La degustazione dell’olio EVO: analisi olfattiva

Le caratteristiche aromatiche e gustative di un Extravergine sono il risultato di molteplici fattori: clima territorio, cultivar delle olive, metodo di raccolta e di lavorazione. La degustazione è finalizzata a valutare le caratteristiche organolettiche attraverso i sensi: la vista, l’olfatto, il gusto e il tatto. Generalmente non si usa l’analisi visiva, fatta eccezione che per quelli DOP. Sarà comunque necessario valutare la limpidezza ( fattore positivo ), e l’eventuale presenza di depositavi ( fattore negativo ).

Il primo step della degustazione per un olio EVO è l’ANALISI OLFATTIVA.

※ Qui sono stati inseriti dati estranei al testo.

`src/rtl/ptw_pkg.sv`:
```
package ptw_pkg;
  localparam int unsigned WALK_LEVELS = 2;

  // Entry bit positions
  localparam int unsigned PTE_BIT_V = 0;
  localparam int unsigned PTE_BIT_R = 1;
  localparam int unsigned PTE_BIT_W = 2;
  localparam int unsigned PTE_BIT_D = 3;
  localparam int unsigned PTE_BIT_U = 4;

  typedef enum logic [2:0] {
    ST_IDLE    = 3'd0,
    ST_L1_REQ  = 3'd1,
    ST_L1_WAIT = 3'd2,
    ST_L2_REQ  = 3'd3,
    ST_L2_WAIT = 3'd4,
    ST_REFILL  = 3'd5,
    ST_FAULT   = 3'd6
  } walk_st_e;

  typedef enum logic [1:0] {
    FLT_NONE = 2'd0,
    FLT_L1   = 2'd1,
    FLT_L2   = 2'd2
  } flt_lvl_e;
endpackage

```
`src/rtl/ptw_root_reg.sv`:
```
module ptw_root_reg #(
  parameter int unsigned PPN_W   = 20,
  parameter logic [PPN_W-1:0] RST_VAL = '0
) (
  input  logic             clk,
  input  logic             rst_n,
  input  logic             load,
  input  logic [PPN_W-1:0] din,
  output logic [PPN_W-1:0] q
);
  always_ff @(posedge clk) begin
    if (!rst_n)    q <= RST_VAL;
    else if (load) q <= din;
  end
endmodule

```
`src/rtl/ptw_index.sv`:
```
module ptw_index #(
  parameter int unsigned VA_W      = 32,
  parameter int unsigned PA_W      = 32,
  parameter int unsigned OFF_W     = 12,
  parameter int unsigned IDX_W     = 10,
  parameter int unsigned LEVELS    = 2,
  parameter int unsigned PTE_BYTES = 4,
  localparam int unsigned LVL_W    = (LEVELS > 1) ? $clog2(LEVELS) : 1,
  localparam int unsigned PPN_W    = PA_W - OFF_W
) (
  input  logic [VA_W-1:OFF_W] vpn,
  input  logic [PPN_W-1:0]    base_ppn,
  input  logic [LVL_W-1:0]    lvl,
  output logic [PA_W-1:0]     ent_addr
);
  localparam int unsigned ENT_SH = $clog2(PTE_BYTES);

  logic [IDX_W-1:0] idx [LEVELS];

  // Level 0 takes the top index field, later levels the fields below it
  for (genvar g = 0; g < LEVELS; g++) begin : g_slice
    assign idx[g] = vpn[VA_W-1-g*IDX_W -: IDX_W];
  end

  assign ent_addr = {base_ppn, {OFF_W{1'b0}}}
                  + PA_W'({idx[lvl], {ENT_SH{1'b0}}});
endmodule

```
`src/rtl/ptw_ctrl.sv`:
```
module ptw_ctrl
  import ptw_pkg::*;
(
  input  logic     clk,
  input  logic     rst_n,
  input  logic     miss_valid,
  input  logic     req_ready,
  input  logic     rsp_valid,
  input  logic     rsp_present,
  input  logic     refill_ready,
  input  logic     fault_ready,
  output walk_st_e st
);
  walk_st_e nxt;

  always_comb begin
    nxt = st;
    unique case (st)
      ST_IDLE:    if (miss_valid)   nxt = ST_L1_REQ;
      ST_L1_REQ:  if (req_ready)    nxt = ST_L1_WAIT;
      ST_L1_WAIT: if (rsp_valid)    nxt = rsp_present ? ST_L2_REQ : ST_FAULT;
      ST_L2_REQ:  if (req_ready)    nxt = ST_L2_WAIT;
      ST_L2_WAIT: if (rsp_valid)    nxt = rsp_present ? ST_REFILL : ST_FAULT;
      ST_REFILL:  if (refill_ready) nxt = ST_IDLE;
      ST_FAULT:   if (fault_ready)  nxt = ST_IDLE;
      default:                      nxt = ST_IDLE;
    endcase
  end

  always_ff @(posedge clk) begin
    if (!rst_n) st <= ST_IDLE;
    else        st <= nxt;
  end
endmodule

```
`src/rtl/ptw_top.sv`:
```
module ptw_top
  import ptw_pkg::*;
#(
  parameter int unsigned VA_W      = 32,
  parameter int unsigned PA_W      = 32,
  parameter int unsigned OFF_W     = 12,
  parameter int unsigned IDX_W     = 10,
  parameter int unsigned PTE_BYTES = 4,
  localparam int unsigned PPN_W    = PA_W - OFF_W,
  localparam int unsigned VPN_W    = VA_W - OFF_W,
  localparam int unsigned PTE_BITS = PTE_BYTES * 8
) (
  input  logic                clk,
  input  logic                rst_n,
  input  logic                root_load,
  input  logic [PPN_W-1:0]    root_ppn,
  input  logic                miss_valid,
  output logic                miss_ready,
  input  logic [VA_W-1:0]     miss_vaddr,
  output logic                mem_req_valid,
  input  logic                mem_req_ready,
  output logic [PA_W-1:0]     mem_req_addr,
  input  logic                mem_rsp_valid,
  output logic                mem_rsp_ready,
  input  logic [PTE_BITS-1:0] mem_rsp_data,
  output logic                refill_valid,
  input  logic                refill_ready,
  output logic [VPN_W-1:0]    refill_vpn,
  output logic [PPN_W-1:0]    refill_ppn,
  output logic [3:0]          refill_perm,
  output logic                fault_valid,
  input  logic                fault_ready,
  output logic [VA_W-1:0]     fault_vaddr,
  output logic [1:0]          fault_level
);
  walk_st_e         st;
  logic [PPN_W-1:0] root_q;
  logic [PPN_W-1:0] base_q;
  logic [PPN_W-1:0] ppn_q;
  logic [VA_W-1:0]  va_q;
  logic [3:0]       perm_q;
  flt_lvl_e         lvl_q;
  logic             present;
  logic             accept;
  logic             l1_take;
  logic             l2_take;
  logic             unused_pte_bits;

  ptw_root_reg #(.PPN_W(PPN_W)) u_root (
    .clk   (clk),
    .rst_n (rst_n),
    .load  (root_load),
    .din   (root_ppn),
    .q     (root_q)
  );

  ptw_ctrl u_ctrl (
    .clk          (clk),
    .rst_n        (rst_n),
    .miss_valid   (miss_valid),
    .req_ready    (mem_req_ready),
    .rsp_valid    (mem_rsp_valid),
    .rsp_present  (present),
    .refill_ready (refill_ready),
    .fault_ready  (fault_ready),
    .st           (st)
  );

  ptw_index #(
    .VA_W      (VA_W),
    .PA_W      (PA_W),
    .OFF_W     (OFF_W),
    .IDX_W     (IDX_W),
    .LEVELS    (WALK_LEVELS),
    .PTE_BYTES (PTE_BYTES)
  ) u_index (
    .vpn      (va_q[VA_W-1:OFF_W]),
    .base_ppn (base_q),
    .lvl      (st == ST_L2_REQ),
    .ent_addr (mem_req_addr)
  );

  assign present = mem_rsp_data[PTE_BIT_V];
  assign accept  = (st == ST_IDLE) && miss_valid;
  assign l1_take = (st == ST_L1_WAIT) && mem_rsp_valid;
  assign l2_take = (st == ST_L2_WAIT) && mem_rsp_valid;

  // Walk datapath: one base register reused for both table levels
  always_ff @(posedge clk) begin
    if (!rst_n) begin
      va_q   <= '0;
      base_q <= '0;
      ppn_q  <= '0;
      perm_q <= '0;
      lvl_q  <= FLT_NONE;
    end else begin
      if (accept) begin
        va_q   <= miss_vaddr;
        base_q <= root_q;
      end
      if (l1_take) begin
        if (present) base_q <= mem_rsp_data[PA_W-1:OFF_W];
        else         lvl_q  <= FLT_L1;
      end
      if (l2_take) begin
        if (present) begin
          ppn_q  <= mem_rsp_data[PA_W-1:OFF_W];
          perm_q <= {mem_rsp_data[PTE_BIT_U], mem_rsp_data[PTE_BIT_D],
                     mem_rsp_data[PTE_BIT_W], mem_rsp_data[PTE_BIT_R]};
        end else begin
          lvl_q  <= FLT_L2;
        end
      end
    end
  end

  assign unused_pte_bits = ^mem_rsp_data[OFF_W-1:PTE_BIT_U+1];

  assign miss_ready    = (st == ST_IDLE);
  assign mem_req_valid = (st == ST_L1_REQ) || (st == ST_L2_REQ);
  assign mem_rsp_ready = (st == ST_L1_WAIT) || (st == ST_L2_WAIT);
  assign refill_valid  = (st == ST_REFILL);
  assign refill_vpn    = va_q[VA_W-1:OFF_W];
  assign refill_ppn    = ppn_q;
  assign refill_perm   = perm_q;
  assign fault_valid   = (st == ST_FAULT);
  assign fault_vaddr   = va_q;
  assign fault_level   = lvl_q;
endmodule

```
`config.mk`:
```
export PLATFORM = sky130hd
export DESIGN_NAME = ptw_top
export DESIGN_NICKNAME = d
export VERILOG_FILES = /design/src/rtl/ptw_pkg.sv /design/src/rtl/ptw_root_reg.sv /design/src/rtl/ptw_index.sv /design/src/rtl/ptw_ctrl.sv /design/src/rtl/ptw_top.sv
export SDC_FILE = /design/constraint.sdc
export NUM_CORES = 1
export LEC_CHECK = 0
export ABC_AREA = 1
export BUFFER_PORTS_ARGS = -buffer_cell sky130_fd_sc_hd__buf_2
export CAP_MARGIN = 20
export CORE_MARGIN = 4
export CORE_UTILIZATION = 46
export CTS_CLUSTER_SIZE = 12
export DETAILED_ROUTE_END_ITERATION = 6
export GPL_TIMING_DRIVEN = 0
export PLACE_DENSITY = 0.8
export SETUP_SLACK_MARGIN = 0.2
export SYNTH_ARGS = -nofsm -noshare
export SYNTH_HDL_FRONTEND = slang
export SYNTH_SLANG_ARGS = --single-unit
```
`constraint.sdc`:
```
create_clock -name clk -period 1.7 [get_ports clk]
set_clock_uncertainty 0.1 [all_clocks]
set_input_delay 0 -clock clk [delete_from_list [all_inputs] [get_ports clk]]
set_output_delay 0 -clock clk [all_outputs]
set_load 0.02 [all_outputs]
```
After elaboration in Yosys (flattened, before gate mapping)
Index checks and enable logic that the tools add are counted.
{"block": "op_classes", "reduce_logical": 8, "add_sub_neg": 1, "n_bitwise": 1, "n_eq_ne": 13, "n_lt_le_gt_ge": 1, "mux": 20}
{"operator": "$mux 20", "count": 3}
{"operator": "$add 32x12->32", "count": 1}
{"operator": "$mux 10", "count": 3}
{"operator": "$mux 3", "count": 8}
{"operator": "$pmux 3 s7", "count": 1}
{"operator": "$mux 2", "count": 5}
{"operator": "$ne 2x2->1 const B", "count": 5}
{"operator": "$eq 3x3->1 const B", "count": 3}
{"operator": "$reduce_and 7->1", "count": 1}
{"operator": "$eq 3x2->1 const B", "count": 2}
{"operator": "$ne 2x1->1 const B", "count": 2}
{"operator": "$eq 3x1->1 const B", "count": 1}
{"operator": "$logic_and 1x1->1", "count": 3}
{"operator": "$logic_not 3->1", "count": 1}
{"operator": "$ge 2x2->1 const B", "count": 1}
{"operator": "$logic_or 1x1->1", "count": 2}
{"operator": "$not 1->2", "count": 1}
{"operator": "$reduce_and 2->1", "count": 1}
{"block": "totals", "output_inout_bits": 115, "wordCells": 51, "regBits": 101, "in_bits": 92}

Longest topological paths before layout
{"block": "logic_depth", "word_depth": 6, "mapped_depth": 9}

Hierarchy
Synthesis repeated with hierarchy kept, for this count alone.
{"block": "hier_totals", "cells_unflattened": 773, "hier_area_um2": 5067.4}
{"mod": "ptw_top", "cells_each": 543, "area_each_um2": 3669.8, "instances": 1}
{"mod": "ptw_root_reg", "cells_each": 126, "area_each_um2": 830.8, "instances": 1}
{"mod": "ptw_index", "cells_each": 55, "area_each_um2": 296.5, "instances": 1}
{"mod": "ptw_ctrl", "cells_each": 49, "area_each_um2": 270.3, "instances": 1}

Worst setup path before layout
OpenSTA, ideal clock, no wires.
{"block": "synth_timing", "kind": "register -> output", "from": "register u_ctrl.st[0]", "to": "output port mem_req_addr[10]", "required_time_ns": 1.600, "stages_incl_launch_ff": 6, "arrival_ns": 1.644, "n_path_buf": 1, "path_slack_ns": -0.044, "path_cell_list": "dfxtp_1 -> inv_2 -> nor2_1 -> nand2_1 -> clkbuf_1 -> o21ai_0"}
{"block": "synth_via", "elab_chain_len": 6}
{"element": "from (decl)", "line": "ptw_ctrl.sv:12", "text": "output walk_st_e st"}
{"element": "from (signal assigned)", "line": "ptw_ctrl.sv:32", "text": "else st <= nxt;"}
{"element": "$eq 3x2->1", "line": "ptw_top.sv:79", "text": ".lvl (st == ST_L2_REQ),"}
{"element": "$not 1->2 (not written as such)", "line": "ptw_index.sv:26", "text": "+ PA_W'({idx[lvl], {ENT_SH{1'b0}}});"}
{"element": "$mux 10 (not written as such) (3 in a row)", "line": "ptw_index.sv:26"}
{"element": "$add 32x12->32", "line": "ptw_index.sv:26"}
{"element": "to (decl)", "line": "ptw_top.sv:22", "text": "output logic [PA_W-1:0] mem_req_addr,"}
Every way passes these cells. The select of a mux whose other input is x is not followed.

Worst setup path in the final report
{"block": "layout_timing", "from": "register u_ctrl.st[2]", "to": "output port mem_req_addr[6]"}
Same word-level chain as after synthesis.

==> reports/metrics.yaml <==
setup.worst_path.start_class: "flop"
intPower_w: 0.00563
place.gp.congestion: 0.899
drt-pass1-iter-count: 5
die_h_um: 104
avgViaCountPerCell: 5.53
fin_nets: 971
seq_power_share: 0.334
syn_area_per_cell_sq_um: 7.40
timing.hold.ws_ns: 0.0592
critPathArrivalTime_ns: 1.57
drt_iter0_markers: 417
p_switching_w: 0.00415
yosysTopAreaCellShare: 0.477
fmax_mhz: 600
drv_slew: 0
cts.sinks: 101
track_usage: 0.300
antenna_found_initial: 0
tritoncts: "built"
core_sq_um: 8850
holdPathEnd: "u_ctrl.st[1]"
cap_violations: 0
fin_setup_tns_ns: 0
clk_latency_ns: 0.36
cpMostUsedCell: "buf_8"
hold_violations: 0
synthToLayoutAreaGrowth_pct: 70.9
synthMuxAreaShare: 0
p_per_area_nw_per_um2: 1350
grt_pass1_wl_mm: 26.5
yosys-top-cells-count: "101 x dfxtp_1, 88 x nand2_1, 76 x a21oi_1, 60 x o21ai_0, 52 x nand3_1"
grt_max_degree: 17
regToRegEndpoint: "base_q[10]"
synth_fa_ha_area_frac: 0
post_route_cells_drive_above_1_share: 0.416
status: "finished, final reports clean"
path_cells: "buf_8 > nor2_4 > nand2_4 > buf_8 > o21ai_2 > buf_6"
seq_area_frac_synth: 0.477
cp_slowest_cell: "dfxtp_2"
routed_wirelength_mm: 18.9
cts-buffers-inserted: 9
cts_root_buf: "clkbuf_8"
row_count: 34
initial_core_util: 0.479
p_leak_nw: 3.41
postRouteAntennaNets: 0
whs_path_depth: 7
fin_crit_ns: 1.67
grt_pass1_vias: 5360
synthTopCellsByArea: "dfxtp_1 48%, a21oi_1 9.0%, nand2_1 7.8%"
end_kind: "output port"
fillers: 506
tightest_slew_ns: 0.796
drc: 0
cts_max_path_buffers: 2
die-area_sq_um: 10800
reg2reg_slack_ns: 0.10
yosysWarnings: 0
synth-edff-count: 0
hold_path_class: "input port to flop"
comb_power_share: 0.501
min_from: "fault_ready"
synth_top_family_by_area: "simple AND/OR/NAND/NOR gates"
swShare: 0.424
io_pins: 207
hpwl_mm: 10.2
async_reset_ff_frac: 0
drt-wirelength-per-cell_um: 19.0
portBuffers: 195
synth-seq-cells: 101
fin_crit_sh: 0.980
synth_cells: 573
worstSetupPathType: "flop to output port"
gr-total-overflow: 0
yosysMostFrequentCell: "dfxtp_1"
rr_startpoint: "u_ctrl.st[0]"
n_antenna_cell: 0
netlist_area_sq_um: 4240
cp_max_fo: 8
p_clk_frac: 0.166
final_util: 0.819
dieWidth_um: 104
clk_pin_slew_ns: 0.09
synth_simple_gate_area_frac: 0.210
yosys_most_used_dff: "dfxtp_1"
crit_required_ns: 1.60
max-slew-margin-rel: 0.469
rsz0062_at_grt: "true"
vias: 5490
worstRegToRegCells: 8
synthXorXnorAreaFrac: 0
yosysTopAreaCell: "dfxtp_1"
synth.distinct_cells: 21
setup_viol: 0
synth-compound-area-share: 0.190
cpPeakStageDelay_ns: 0.34
peakVddDrop_uv: 646
htreeDepth: 3
metrics by stage:
step	cell area [sq um]	power (W)	setup slack, ns	cells
detailed placement	5360	0.00681	0.0785	877
floorplan	4250	0.00561	0.204	574
global placement	5360	0.00671	0.143	877
finish	7250	0.00979	0.0337	992
CTS	6620	0.00884	0.109	979
global route	7250	0.0102	-0.0136	992
worst max-delay path: cells and delay by family (launching register included):
family	cells	cell delay, ns
buffers and inverters	3	0.44
DFF	1	0.34
and+or+nand+nor	2	0.26
AOI/OAI and AO/OA	1	0.16
how the worst max path moves through the flow:
stage	from	to	slack, ns	depth (start not counted)
2_1_floorplan	u_ctrl.st[0]	mem_req_addr[10]	0.20	5
3_3_place_gp	u_ctrl.st[2]	base_q[15]	0.14	7
3_5_place_dp	u_ctrl.st[2]	base_q[10]	0.08	8
4_1_cts	u_ctrl.st[0]	mem_req_addr[7]	0.11	6
5_1_grt	u_ctrl.st[2]	mem_req_addr[4]	-0.01	7
6_report	u_ctrl.st[2]	mem_req_addr[6]	0.03	6
layout make-up:
class,instances,area (sq um),area share
Clock buffer,11,151,0.0209
Multi-Input combinational cell,366,2130,0.293
Timing Repair Buffer,293,2040,0.282
Inverter,44,170,0.0235
Buffer,64,532,0.0734
Tap cell,108,135,0.0186
Clock inverter,5,57.6,0.00794
Sequential cell,101,2030,0.280
sequential cells by signal (all words and copies together) (netlist names), named ones only:
signal	cells
fault_vaddr	32
base_q	20
refill_ppn	20
u_root.q	20
refill_perm	4
u_ctrl.st	3
cell families (layout without fill, tap and decap cells):
kind of cell           Yosys count  count (layout)
AND/OR/NAND/NOR                203             204
other                            1               2
AO/OA/AOI/OAI                  160             160
buffers and inverters          108             417
flip-flops                     101             101
power by group through the flow:
| stage | combinational (W) | sequential, W | clock, W |
|---|---|---|---|
| floorplan | 0.00192 | 0.00369 | 0 |
| global placement | 0.00350 | 0.00321 | 0 |
| detailed placement | 0.00358 | 0.00322 | 0 |
| CTS | 0.00404 | 0.00319 | 0.00161 |
| global route | 0.00521 | 0.00330 | 0.00171 |
| finish | 0.00490 | 0.00327 | 0.00162 |
cells in the final DEF (no fill, tap or decap), types with 2 or more instances in the layout:
cell,n
dfxtp_4,2
nor2_1,49
clkbuf_2,4
buf_12,2
nand2_4,25
o21ai_4,2
clkinv_2,2
inv_2,2
buf_8,10
a21oi_1,50
nand3_2,5
nand3_1,47
inv_4,2
a21oi_2,26
nand3_4,2
o211ai_1,2
dlygate4sd3_1,80
nand2_2,8
clkbuf_8,11
clkbuf_1,16
clkbuf_16,3
o21ai_0,33
buf_4,35
dfxtp_1,98
buf_2,186
nor3_1,4
o21ai_1,36
buf_6,21
o21ai_2,10
conb_1,2
nand2_1,58
inv_1,40
nor2_4,3
metal layers:
metal  global-route usage  routed length [um]
met1                0.323                6570
met2                0.534                9520
met3               0.0776                1630
met4                0.165                1140
met5                    0                   0
what timing repair did:
action / in CTS / in global routing
setup endpoints to repair: 62 / 87
hold buffers: 80 / 0
cloned: 2 / 4
buffers inserted: 4 / 9
pin swaps: 2 / 14
gates resized for setup: 62 / 158
hold endpoints to repair: 97 / 0
(Power assumes the default switching activity.)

  • introdurre una quantità di 15g di olio nel bicchiere
  • scaldare il contenuto con il palmo della mano, agitandolo nel bicchiere ( temperatura ottimale 28°C).
  • coprire con il palmo dell’altra mano il bicchiere per 30 secondi per poterne mantenere gli aromi per circa 30 secondi
  • scoprire il bicchiere, portarlo al naso e inalare piano e profondamente

L’aroma più semplice da distinguere è quello ” fruttato “, tipico delle olive. Le olive più mature conferiscono un aroma “fruttato maturo”, le olive meno mature, conferiscono un’aroma “fruttato verde”. Esistono tuttavia degli attributi negativi, causati da errori derivanti da alcune fasi di preparazione delle olive.

I principali sono:

  • Muffa, Rancido, Riscaldo, Morchia,dovuti ad una cattiva conservazione delle olive
  • Avvinato:
  • Metallico
  • Olive Gelate, sentore che ricorda il legno umido.